Directions ▸
From the entries below, return only the lines starting at the one that contains "wire [7:0] z" and ending at the one that contains "((yo >= 7'd76) && !s_r);", exactly as they stand.

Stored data
Segment Open
Background: an optimization exercise with open tools, aiming at small area. Do not read the settings as production practice.
Only simulation tests tie the RTL to the original design; equivalence was not proved.
No activity file was given, so power comes from the tool's default toggle rates.

==> flow/design.v <==
`timescale 1ns / 1ns
module pll(
    input wire sys_clk ,
    input wire sys_rst_n ,
    output wire vga_en
);
reg clk_25;
always @(posedge sys_clk or negedge sys_rst_n) begin
    if (!sys_rst_n) begin
        clk_25 <= 0;
    end else begin
        clk_25 <= ~clk_25;
    end
end
assign vga_en = ~clk_25;
endmodule
`timescale 1ns / 1ns
module vga_ctrl(
    input  wire        vga_clk,
    input  wire        vga_en,
    input  wire        sys_rst_n,
    output reg  [6:0]  col,
    output reg  [2:0]  slot,
    output reg  [9:0]  v_counter,
    output wire        hsync,
    output wire        vsync
);
wire col_end  = (col == 7'd114);
wire line_end = (slot == 3'd7) && (col == 7'd75);
always @(posedge vga_clk or negedge sys_rst_n) begin
    if (!sys_rst_n) begin
        col  <= 7'd81;
        slot <= 3'd0;
    end else if (vga_en) begin
        if (line_end) begin
            col  <= 7'd81;
            slot <= 3'd0;
        end else if (col_end) begin
            col  <= 7'd0;
            slot <= slot + 1'd1;
        end else begin
            col  <= col + 1'd1;
        end
    end
end
always @(posedge vga_clk or negedge sys_rst_n) begin
    if (!sys_rst_n) begin
        v_counter <= 10'd31;
    end else if (vga_en && line_end) begin
        if (v_counter == 10'd555) v_counter <= 10'd31;
        else                      v_counter <= v_counter + 1'd1;
    end
end
assign hsync = (slot == 3'd0) || ((slot == 3'd1) && (col < 7'd62));
assign vsync = (v_counter < 10'd33);
endmodule
`timescale 1ns / 1ns
module vga_pic(
    input  wire [6:0] col,
    input  wire [2:0] slot,
    input  wire [9:0] v,
    output wire       draw
);
    wire in_band = (v >= 10'd256) && (v < 10'd346);
    wire [6:0] yo = v[6:0];
    wire in_box = (col >= 7'd0) && (col < 7'd90);
    wire side = (col >= 7'd45);
    reg [6:0] fv;    
    always @(*) begin
        case (col[4:0])
            5'd0: fv = 7'd53;
            5'd1: fv = 7'd56;
            5'd2: fv = 7'd59;
            5'd3: fv = 7'd61;
            5'd4: fv = 7'd64;
            5'd5: fv = 7'd67;
            5'd6: fv = 7'd70;
            5'd7: fv = 7'd73;
            5'd8: fv = 7'd75;
            5'd9: fv = 7'd78;
            5'd10: fv = 7'd81;
            5'd11: fv = 7'd84;
            5'd12: fv = 7'd87;
            5'd13: fv = 7'd0;
            5'd14: fv = 7'd2;
            5'd15: fv = 7'd5;
            5'd16: fv = 7'd8;
            5'd17: fv = 7'd11;
            5'd18: fv = 7'd14;
            5'd19: fv = 7'd16;
            5'd20: fv = 7'd19;
            5'd21: fv = 7'd22;
            5'd22: fv = 7'd25;
            5'd23: fv = 7'd28;
            5'd24: fv = 7'd30;
            5'd25: fv = 7'd33;
            5'd26: fv = 7'd36;
            5'd27: fv = 7'd39;
            5'd28: fv = 7'd42;
            5'd29: fv = 7'd45;
            5'd30: fv = 7'd47;
            5'd31: fv = 7'd50;
            default: fv = 7'd0;
        endcase
    end
    wire [7:0] z = side ? (8'd90 - {1'b0, yo}) : {1'b0, yo};
    wire [7:0] d = z + 8'd7 - {1'b0, fv};
    wire band = (d < 8'd15);
    wire draw_m = (col < 7'd17) || (col >= 7'd73) || band;
    wire draw_u = (col < 7'd15) || (col >= 7'd75) || (yo >= 7'd75);
    wire s_l = (col < 7'd15);
    wire s_r = (col >= 7'd76);
    wire draw_s =
        ((yo < 7'd15) && !s_l) ||
        ((yo >= 7'd15) && (yo < 7'd38) && s_l) ||
        ((yo >= 7'd38) && (yo < 7'd45) && !s_r) ||
        ((yo >= 7'd45) && (yo < 7'd53) && !s_l) ||
        ((yo >= 7'd53) && (yo < 7'd76) && s_r) ||
        ((yo >= 7'd76) && !s_r);
    wire draw_t = (yo < 7'd15) || ((col >= 7'd38) && (col < 7'd53));
    reg letter;
    always @(*) begin
        case (slot)
            3'd3: letter = draw_m;
            3'd4: letter = draw_u;
            3'd5: letter = draw_s;
            3'd6: letter = draw_t;
            default: letter = 1'b0;
        endcase
    end
    assign draw = in_band && in_box && letter;
endmodule
`timescale 1ns / 1ns
module vga_colorbar(
input wire sys_clk ,
input wire sys_rst_n ,
output wire hsync ,
output wire vsync ,
output wire [15:0] rgb
);
 wire vga_en;
 wire [6:0] col;
 wire [2:0] slot;
 wire [9:0] v;
 wire draw;
 pll pll_inst (.sys_clk(sys_clk), .sys_rst_n(sys_rst_n), .vga_en(vga_en));
 vga_ctrl vga_ctrl_inst (
 .vga_clk(sys_clk), .vga_en(vga_en), .sys_rst_n(sys_rst_n),
 .col(col), .slot(slot), .v_counter(v), .hsync(hsync), .vsync(vsync));
 vga_pic vga_pic_inst (.col(col), .slot(slot), .v(v), .draw(draw));
 assign rgb = {16{draw}};
endmodule
==> flow/flow/run.sh <==
#!/bin/bash
# Own layout flow: the standard flow (standard.sh), with two changes to synthesis only:
#  - the final ABC mapping uses flow/map.abc (deeper area-oriented optimisation) instead of
#    ORFS's speed script, through the abc override in flow/my_synth.tcl;
#  - Yosys's adder extraction (ADDER_MAP_FILE) is skipped so ABC optimises that logic too.
# Port buffers (one per input and output port, as in the standard flow) use buf_1.
# Registers, their names and cell types are the standard synthesis's.
set -euo pipefail
W=$(pwd)
export MY_ABC_SCRIPT=$W/flow/map.abc
export FLOW_SYNTH_TCL=$W/synth_recipe.tcl
bash standard.sh SYNTH_SCRIPT=$W/flow/my_synth.tcl ADDER_MAP_FILE= "BUFFER_PORTS_ARGS=-buffer_cell sky130_fd_sc_hd__buf_1" finish > $W/flow_make.log 2>&1
==> flow/flow/map.abc <==
strash
&get -n
&deepsyn -T 30
&put
dch
amap
topo
stime -c
==> flow/flow/my_synth.tcl <==
# Standard synthesis (synth_recipe.tcl) with only the final ABC mapping script replaced:
# ORFS calls abc with its speed script and -D set from the SDC; this runs MY_ABC_SCRIPT with
# -D 20000 (ps) and the same liberty, dont_use and constraint arguments.
set my_dir [file dirname [file normalize [info script]]]
proc abc {args} {
  global my_dir
  set a [list]
  set skip 0
  foreach x $args {
    if {$skip} { set skip 0; continue }
    if {$x eq "-script" || $x eq "-D"} { set skip 1; continue }
    lappend a $x
  }
  yosys abc -script $::env(MY_ABC_SCRIPT) -D 20000 {*}$a
}
source $::env(FLOW_SYNTH_TCL)
==> flow/standard.sh <==
#!/bin/bash
# synth_recipe.tcl (not shown) runs the flow's synth.tcl, then flattens the netlist and writes it again
# the make line also repeats each setting of config.mk as NAME=value (left out here)
make -C /OpenROAD-flow-scripts/flow DESIGN_CONFIG=/design/flow/config.mk WORK_HOME=/design/flow/orfs CLKGATE_MAP_FILE= SYNTH_SCRIPT=/design/flow/synth_recipe.tcl "${@:-finish}"
==> flow/config.mk <==
export PLATFORM = sky130hd
export DESIGN_NAME = vga_colorbar
export DESIGN_NICKNAME = vga_colorbar
export VERILOG_FILES = /design/flow/design.v
export SDC_FILE = /design/flow/constraint.sdc
export NUM_CORES = 4
export LEC_CHECK = 0
export CAP_MARGIN = 20
export CORE_MARGIN = 2
export CORE_UTILIZATION = 40
export CTS_BUF_LIST = sky130_fd_sc_hd__clkbuf_4 sky130_fd_sc_hd__clkbuf_8
export PLACE_DENSITY = 0.6
export SLEW_MARGIN = 20
==> flow/constraint.sdc <==
create_clock -name core_clock -period 20.0 [get_ports {sys_clk}]
set_input_delay 4.0000 -clock core_clock [delete_from_list [all_inputs] [get_ports {sys_clk}]]
set_output_delay 4.0000 -clock core_clock [all_outputs]
set_load 0.01 [all_outputs]
==> summary.txt, run 1 <==
Synth
  – EDFF count, synth: 0
  – Synth Area in Adders: 0%
  – Unique masters post-synth: 30
  – Simple-gate share of the synthesized area: 24.8%
  – Avg Cell Area, Syn: 6.60 um2
  – Fraction of registers with async set/reset: 100%
  – Cell with the most instances after synthesis: nor2_1
  – Register area share after synthesis: 30.9%
  – Cell taking the most area after synthesis: dfrtp_1
  – Compound-gate portion of the synthesized area: 28.2%
  – Mux cell area share after synthesis: 0%
  – Top cells by count, synth: 65 x nor2_1, 42 x clkinv_1, 28 x a21oi_1, 19 x o21ai_0, 16 x buf_4
  – Cell count after synthesis: 262
  – Net Count, Synth: 264
  – Largest family of logic cells by synthesized area: compound AO/OA/AOI/OAI gates
  – Main area contributors after synthesis: dfrtp_1 19%, nor2_1 14%, dfstp_2 12%, clkinv_1 9.1%, a21oi_1 8.1%
  – Top FF cell, synth: dfrtp_1
  – Yosys warning total: 3
  – Synth Register Bits: 21
  – Post-Synth XOR/XNOR Area: 0%
  – Post-synth top area share: 18.8%
  – Post-Syn Area: 1730 um2

Global route
  – Met2 usage: 28.7%
  – Largest net degree at the start of global routing: 22
  – M3 GR Usage: 3.78%
  – All-Layer GR Usage: 18.7%
  – Met1 Use GR: 25.2%
  – First-pass GRT wire length: 7470 um
  – GRT overflow: 0
  – GR peak layer: met2
  – Number of global-route vias before repair: 1617
  – Initial antenna violation count: 0

Floorplanning
  – Total I/O pin count: 20
  – Starting density of the core: 42.3%
  – Rows: 23
  – Core Area: 4090 um2
  – Die Y: 69.8 um
  – Die width: 69.8 um
  – Die area: 4870 um2

Placement
  – Placer congestion estimate: 0.904
  – Dpl hpwl: 3330 um
  – I/O Buffers: 19

STA
  – Slew @ Worst Pin: 0.802 ns
  – Final setup fails: 0
  – Final worst-path cycle share: 43.4%
  – Sum of negative setup slack: 0 ns
  – Hold_ws: 0.500 ns
  – Slew headroom: 46.4%
  – Fin. Hold Viols: 0
  – RSZ-0062 raised after global routing: no
  – Final min period: 8.68 ns
  – Fmax: 0.115 GHz
  – Clk_skew: 0.00155 ns
  – Final Slew Violations: 0

Worst hold path
  – Hold Path Stages: 1
  – Hold Startpoint: pll_inst.clk_25$_DFF_PN0_
  – Hold path endpoint: pll_inst.clk_25$_DFF_PN0_
  – Hold Path Class: register to register

Critical path
  – Reg2reg setup slack: 16.61 ns
  – FF-to-FF Start: vga_ctrl_inst.col[3]$_DFFE_PN0N_
  – Arr. time, crit path: 4.68 ns
  – Crit path launch type: register
  – Worst R2R End: vga_ctrl_inst.v_counter[9]$_DFFE_PN0P_
  – Crit path kind: register to output pin
  – CP Capture Type: output pin
  – Reg2reg path depth: 17
  – Required @ worst endpoint: 16.00 ns
  – Worst-path fanout max: 16

CTS
  – Cts hold-fix bufs: 0
  – H-tree levels: 1
  – Resize count post-CTS: 0
  – Reg clk slew, reported paths: 0.08 ns
  – Total CTS buffers: 3
  – Clock root buffer master: clkbuf_8
  – Postcts setup bufs: 0
  – Sink Count: 21
  – Worst-Skew Late Latency: 0.26 ns
  – TritonCTS clock tree: done
  – Clk buf depth: 2

Cells and area
  – Total Nets Final: 273
  – Antenna cells: 0
  – Layout area overhead: 4.99%
  – FILL cells: 444
  – Layout cells sized above 1: 5.19%

Routing
  – DRT Wirelength: 4430 um
  – Via count: 1753
  – DRT iter0 DRCs: 184
  – Routed WL per cell: 13.8 um
  – DRC viols: 0
  – Drt via density: 5.48
  – Length of the first detailed-routing pass in iterations: 5
  – Final ANT Viol Nets: 0

Power and ir drop
  – Leakage: 0.635 nW
  – Tot Pwr: 0.0738 mW
  – Power Density: 40.6 nW/um2
  – Peak VDD IR: 0.0226 mV

Run
  – Maxcap violations: 0

Outcome
  – Outcome: complete, no violations
==> power breakdown <==
group / total (mW) / internal, mW / switching (mW)
sequential: 0.0425 / 0.0425 / 0
combinational: 0.00104 / 0.000175 / 0.000862
clock: 0.0302 / 0.0156 / 0.0147
==> metrics by stage <==
| step | cells | setup WS, ns | util (%) | instance area (um2) |
|---|---|---|---|---|
| 3_3_place_gp | 316 | 11.47 | 43.0 | 1760 |
| 5_1_grt | 320 | 10.71 | 44.5 | 1820 |
| 3_5_place_dp | 316 | 11.38 | 43.0 | 1760 |
| 4_1_cts | 320 | 11.06 | 44.2 | 1810 |
| 2_1_floorplan | 262 | 11.48 | - | 1730 |
| 6_report | 320 | 11.32 | 44.5 | 1820 |
==> critical path: stages (launching register included) <==
cell and delay [ns]:
dfrtp_1 0.50, clkinv_1 0.31, a21oi_1 0.26, o22ai_1 0.11, nand2_1 0.09, nor3_1 0.05
a2111oi_1 0.71, nor2_1 0.11, a31oi_1 0.22, a21oi_1 0.13, a2111oi_0 0.42, a31oi_1 0.12
nor2b_1 0.13, nor3_1 0.05, nor2b_1 0.14, nor2_1 0.11, a311oi_1 0.09, nor4b_4 0.65
buf_1 0.22
==> worst max path at each step <==
stage / from / end / slack (ns) / cells after the start
finish: vga_ctrl_inst.col[2]$_DFFE_PN0N_ / rgb[9] / 11.32 / 18
global route: vga_ctrl_inst.col[2]$_DFFE_PN0N_ / rgb[11] / 10.71 / 18
CTS: vga_ctrl_inst.col[2]$_DFFE_PN0N_ / rgb[9] / 11.06 / 18
detailed placement: vga_ctrl_inst.col[2]$_DFFE_PN0N_ / rgb[9] / 11.38 / 18
global placement: vga_ctrl_inst.col[0]$_DFFE_PN1N_ / rgb[14] / 11.47 / 17
floorplan: vga_ctrl_inst.col[0]$_DFFE_PN1N_ / rgb[0] / 11.48 / 17
==> flip-flops by register name, indices dropped and copies added (netlist names) <==
| name | flops |
|---|---|
| vga_ctrl_inst.v_counter | 10 |
| vga_ctrl_inst.col | 7 |
| vga_ctrl_inst.slot | 3 |
| pll_inst.clk_25 | 1 |
==> cell families (layout without fill, tap and decap cells) <==
group / count (synthesis) / in the layout
compound gates: 81 / 81
buf+inv: 58 / 66
flops: 21 / 21
simple gates: 102 / 102
==> cell usage in the layout, fill, tap and decap left out, drive strengths merged, types with 2 or more instances in the layout <==
| master | instances |
|---|---|
| buf | 20 |
| a2111oi | 3 |
| nand2 | 12 |
| clkbuf | 4 |
| nor2b | 2 |
| nor3 | 15 |
| o22ai | 6 |
| a21oi | 28 |
| nand4 | 2 |
| o21ai | 19 |
| clkinv | 42 |
| a22oi | 4 |
| dfstp | 8 |
| nor4 | 2 |
| a31oi | 5 |
| dfrtp | 13 |
| nor2 | 65 |
| o21a | 4 |
| a211oi | 4 |
==> layer usage <==
metal  routed length, um  vias to the layer above
met4                 133                        0
met1                2030                      777
met3                 213                       13
li1                    -                      906
met5                   0                        -
met2                2050                       57
==> cell type report <==
| cell class | count | area, um2 | share of cell area [%] |
|---|---|---|---|
| multi-input cells | 183 | 933 | 51.4 |
| flip-flops and latches | 21 | 536 | 29.5 |
| inverters | 42 | 158 | 8.68 |
| repair buffers | 20 | 78.8 | 4.34 |
| well taps | 50 | 62.6 | 3.44 |
| clock buffers | 4 | 48.8 | 2.69 |
==> run 2, diff against run 1 <==
--- a/flow/config.mk
+++ b/flow/config.mk
@@ -10,3 +10,3 @@
 export CORE_UTILIZATION = 40
-export CTS_BUF_LIST = sky130_fd_sc_hd__clkbuf_4 sky130_fd_sc_hd__clkbuf_8
+export CTS_BUF_LIST = sky130_fd_sc_hd__clkbuf_4
 export PLACE_DENSITY = 0.6
==> run 2 against run 1 <==
Against the previous run:
- synthesized cell count stayed put
- sequential power hardly changed
- global-route usage hardly changed
- sequential share of layout area is 0.31 points higher
- critical endpoint unchanged
- largest cell class unchanged
- largest power group unchanged
==> summary.txt, run 2 <==
Critical path
  – Crit-path cells: clkinv_1 > a21oi_1 > o22ai_1 > nand2_1 > nor3_1 > a2111oi_1 > nor2_1 > a31oi_1 > a21oi_1 > a2111oi_0 > a31oi_1 > nor2b_1 > nor3_1 > nor2b_1 > nor2_1 > a311oi_1 > nor4b_4 > buf_1 (unchanged)
  – Delay-heaviest family, CP: compound AO/OA/AOI/OAI gates (unchanged)
  – Worst Path Buf+Inv: 2 (unchanged)
  – Arr. time, crit path: 4.76 ns (was 4.68 ns)
  – Critical-path cell with the highest stage delay: a2111oi_1 (unchanged)
  – Crit path kind: register to output pin (unchanged)
  – Worst R2R End: vga_ctrl_inst.v_counter[9]$_DFFE_PN0P_ (unchanged)
  – FF-to-FF Start: vga_ctrl_inst.col[3]$_DFFE_PN0N_ (unchanged)
  – Crit path launch type: register (unchanged)
  – Crit-path max cell delay: 0.72 ns (was 0.71 ns)
  – Worst-path fanout max: 16 (unchanged)
  – Reg2reg path depth: 17 (unchanged)
  – CP Capture Type: output pin (unchanged)
  – Reg2reg setup slack: 16.57 ns (was 16.61 ns)
  – Required @ worst endpoint: 16.00 ns (about the same)

Synth
  – Avg Cell Area, Syn: 6.60 um2 (unchanged)
  – Unique masters post-synth: 30 (unchanged)
  – Register area share after synthesis: 30.9% (unchanged)
  – Main area contributors after synthesis: dfrtp_1 19%, nor2_1 14%, dfstp_2 12%, clkinv_1 9.1%, a21oi_1 8.1% (unchanged)
  – Cell with the most instances after synthesis: nor2_1 (unchanged)
  – Yosys warning total: 3 (unchanged)
  – Top FF cell, synth: dfrtp_1 (unchanged)
  – Cell count after synthesis: 262 (unchanged)
  – Cell taking the most area after synthesis: dfrtp_1 (unchanged)
  – Post-synth top area share: 18.8% (unchanged)
  – Synth Register Bits: 21 (unchanged)
  – Top cells by count, synth: 65 x nor2_1, 42 x clkinv_1, 28 x a21oi_1, 19 x o21ai_0, 16 x buf_4 (unchanged)
  – Post-Syn Area: 1730 um2 (unchanged)
  – Fraction of registers with async set/reset: 100% (unchanged)
  – EDFF count, synth: 0 (unchanged)
  – Net Count, Synth: 264 (unchanged)

STA
  – Slew @ Worst Pin: 0.814 ns (was 0.802 ns)
  – RSZ-0062 raised after global routing: no (unchanged)
  – Hold_ws: 0.510 ns (was 0.500 ns)
  – Slew headroom: 45.6% (was 46.4%)
  – Final Slew Violations: 0 (unchanged)
  – Clk_skew: 0.00112 ns (was 0.00155 ns)
  – Final min period: 8.76 ns (was 8.68 ns)
  – Fmax: 0.114 GHz (was 0.115 GHz)
  – Fin. Hold Viols: 0 (unchanged)
  – PnR worst setup slack: 11.24 ns (was 11.32 ns)
  – Final setup fails: 0 (unchanged)
  – Sum of negative setup slack: 0 ns (unchanged)
  – Final worst-path cycle share: 43.8% (was 43.4%)

CTS
  – Resize count post-CTS: 0 (unchanged)
  – H-tree levels: 1 (unchanged)
  – TritonCTS clock tree: done (unchanged)
  – Total CTS buffers: 3 (unchanged)
  – Cts hold-fix bufs: 0 (unchanged)
  – Sink Count: 21 (unchanged)
  – Worst-Skew Late Latency: 0.31 ns (was 0.26 ns)
  – Clock root buffer master: clkbuf_4 (was clkbuf_8)
  – Reg clk slew, reported paths: 0.12 ns (was 0.08 ns)
  – Clk buf depth: 2 (unchanged)
  – Postcts setup bufs: 0 (unchanged)

Floorplanning
  – Die width: 69.8 um (unchanged)
  – Starting density of the core: 42.3% (unchanged)
  – Core Area: 4090 um2 (unchanged)
  – Rows: 23 (unchanged)
  – Total I/O pin count: 20 (unchanged)
  – Die area: 4870 um2 (unchanged)
  – Die Y: 69.8 um (unchanged)

Routing
  – Length of the first detailed-routing pass in iterations: 5 (unchanged)
  – DRT Wirelength: 4420 um (was 4430 um)
  – DRT iter0 DRCs: 179 (was 184)
  – Via count: 1775 (was 1753)
  – Final ANT Viol Nets: 0 (unchanged)
  – Drt via density: 5.55 (was 5.48)
  – DRC viols: 0 (unchanged)
  – Routed WL per cell: 13.8 um (about the same)

Global route
  – Largest net degree at the start of global routing: 22 (unchanged)
  – Number of global-route vias before repair: 1616 (was 1617)
  – First-pass GRT wire length: 7470 um (about the same)
  – All-Layer GR Usage: 18.7% (about the same)
  – GRT overflow: 0 (unchanged)
  – Initial antenna violation count: 0 (unchanged)

Outcome
  – Outcome: complete, no violations (unchanged)

Worst hold path
  – Hold path endpoint: pll_inst.clk_25$_DFF_PN0_ (unchanged)
  – Hold Path Stages: 1 (unchanged)
  – Hold Startpoint: pll_inst.clk_25$_DFF_PN0_ (unchanged)
  – Hold Path Class: register to register (unchanged)

Run
  – Maxcap violations: 0 (unchanged)

Placement
  – Dpl hpwl: 3330 um (unchanged)
  – I/O Buffers: 19 (unchanged)
  – Cell Area, Placed: 1760 um2 (unchanged)
  – Placer congestion estimate: 0.904 (unchanged)
  – Pre-CTS WS: 11.38 ns (unchanged)

Cells and area
  – FILL cells: 446 (was 444)
  – Layout cells sized above 1: 5.19% (unchanged)
  – Layout area overhead: 3.90% (was 4.99%)
  – Total Nets Final: 273 (unchanged)
  – Highest-count cells in the layout ignoring fill and taps: 65 x nor2_1, 42 x clkinv_1, 28 x a21oi_1, 19 x o21ai_0, 19 x buf_1 (unchanged)
  – Final Instance Area: 1800 um2 (was 1820 um2)
  – Number of flip-flops in the largest register: 10 (unchanged)
  – Largest regs: vga_ctrl_inst.v_counter: 10 flops, vga_ctrl_inst.col: 7 flops, vga_ctrl_inst.slot: 3 flops (unchanged)
  – Commonest non-fill, non-tap cell in the layout: nor2_1 (unchanged)
  – Largest register by flop count: vga_ctrl_inst.v_counter (unchanged)
  – Final Util: 44.0% (was 44.5%)
  – Antenna cells: 0 (unchanged)

Power and ir drop
  – Psw: 0.0150 mW (was 0.0155 mW)
  – Power Density: 37.2 nW/um2 (was 40.6 nW/um2)
  – Sequential Power Share: 63.6% (was 57.6%)
  – Comb pwr share: 1.6% (was 1.4%)
  – Leakage: 0.627 nW (was 0.635 nW)
  – Pint: 0.0519 mW (was 0.0583 mW)
  – Peak VDD IR: 0.0230 mV (was 0.0226 mV)
  – Sw frac: 22.4% (was 21.0%)
  – Clock share of power: 34.8% (was 41.0%)
run 2: cell count changes in the layout (fill, tap and decap cells not counted):
cell      change
clkbuf_8      -3
clkbuf_4      +3
run 2: cell families after synthesis:
logic type / count (synthesis) / synth area share, %
AND/OR/NAND/NOR: 102 / 24.8
AO/OA/AOI/OAI: 81 / 28.2
buffers and inverters: 58 / 16.1
flip-flops: 21 / 30.9
run 2: through the flow:
stage | power (mW) | cells
floorplan | 0.0433 | 262
global placement | 0.0444 | 316
detailed placement | 0.0444 | 316
CTS | 0.0672 | 320
global route | 0.0694 | 320
finish | 0.0669 | 320
run 2: worst max path at each step:
stage,from,depth (start not counted),slack (ns),endpoint
4_1_cts,vga_ctrl_inst.col[2]$_DFFE_PN0N_,18,10.99,rgb[9]
5_1_grt,vga_ctrl_inst.col[2]$_DFFE_PN0N_,18,10.64,rgb[11]
2_1_floorplan,vga_ctrl_inst.col[0]$_DFFE_PN1N_,17,11.48,rgb[0]
3_3_place_gp,vga_ctrl_inst.col[0]$_DFFE_PN1N_,17,11.47,rgb[14]
3_5_place_dp,vga_ctrl_inst.col[2]$_DFFE_PN0N_,18,11.38,rgb[9]
6_report,vga_ctrl_inst.col[2]$_DFFE_PN0N_,18,11.24,rgb[9]
run 2: area by class of cell:
class | instances | area, um2 | share of cell area, %
Sequential cell | 21 | 536 | 29.8
Tap cell | 50 | 62.6 | 3.48
Inverter | 42 | 158 | 8.77
Clock buffer | 4 | 30.0 | 1.67
Timing Repair Buffer | 20 | 78.8 | 4.38
Multi-Input combinational cell | 183 | 933 | 51.9
run 2: worst reg2reg max path: stages (launching register included):
cell and delay [ns]:
dfrtp_1 0.49, clkinv_1 0.24, nor2_1 0.25, and3_1 0.18, nand4_1 0.15, nor2_1 0.22
clkinv_1 0.12, nor2_1 0.14, clkinv_1 0.12, nor2_1 0.15, clkinv_1 0.12, nor2_1 0.18
nand2_1 0.10, nor2_1 0.19, nand2_1 0.13, nor3_1 0.32, or2_0 0.16, a21oi_1 0.06
run 2: power groups by stage:
stage / Sequential (mW) / Clock [mW] / Combinational [mW]
2_1_floorplan: 0.0433 / 0 / 0.000000405
3_3_place_gp: 0.0433 / 0 / 0.00112
3_5_place_dp: 0.0433 / 0 / 0.00111
4_1_cts: 0.0425 / 0.0236 / 0.00112
5_1_grt: 0.0426 / 0.0256 / 0.00132
6_report: 0.0425 / 0.0233 / 0.00104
Segment Closed
Result for this task ▸
    wire [7:0] z = side ? (8'd90 - {1'b0, yo}) : {1'b0, yo};
    wire [7:0] d = z + 8'd7 - {1'b0, fv};
    wire band = (d < 8'd15);
    wire draw_m = (col < 7'd17) || (col >= 7'd73) || band;
    wire draw_u = (col < 7'd15) || (col >= 7'd75) || (yo >= 7'd75);
    wire s_l = (col < 7'd15);
    wire s_r = (col >= 7'd76);
    wire draw_s =
        ((yo < 7'd15) && !s_l) ||
        ((yo >= 7'd15) && (yo < 7'd38) && s_l) ||
        ((yo >= 7'd38) && (yo < 7'd45) && !s_r) ||
        ((yo >= 7'd45) && (yo < 7'd53) && !s_l) ||
        ((yo >= 7'd53) && (yo < 7'd76) && s_r) ||
        ((yo >= 7'd76) && !s_r);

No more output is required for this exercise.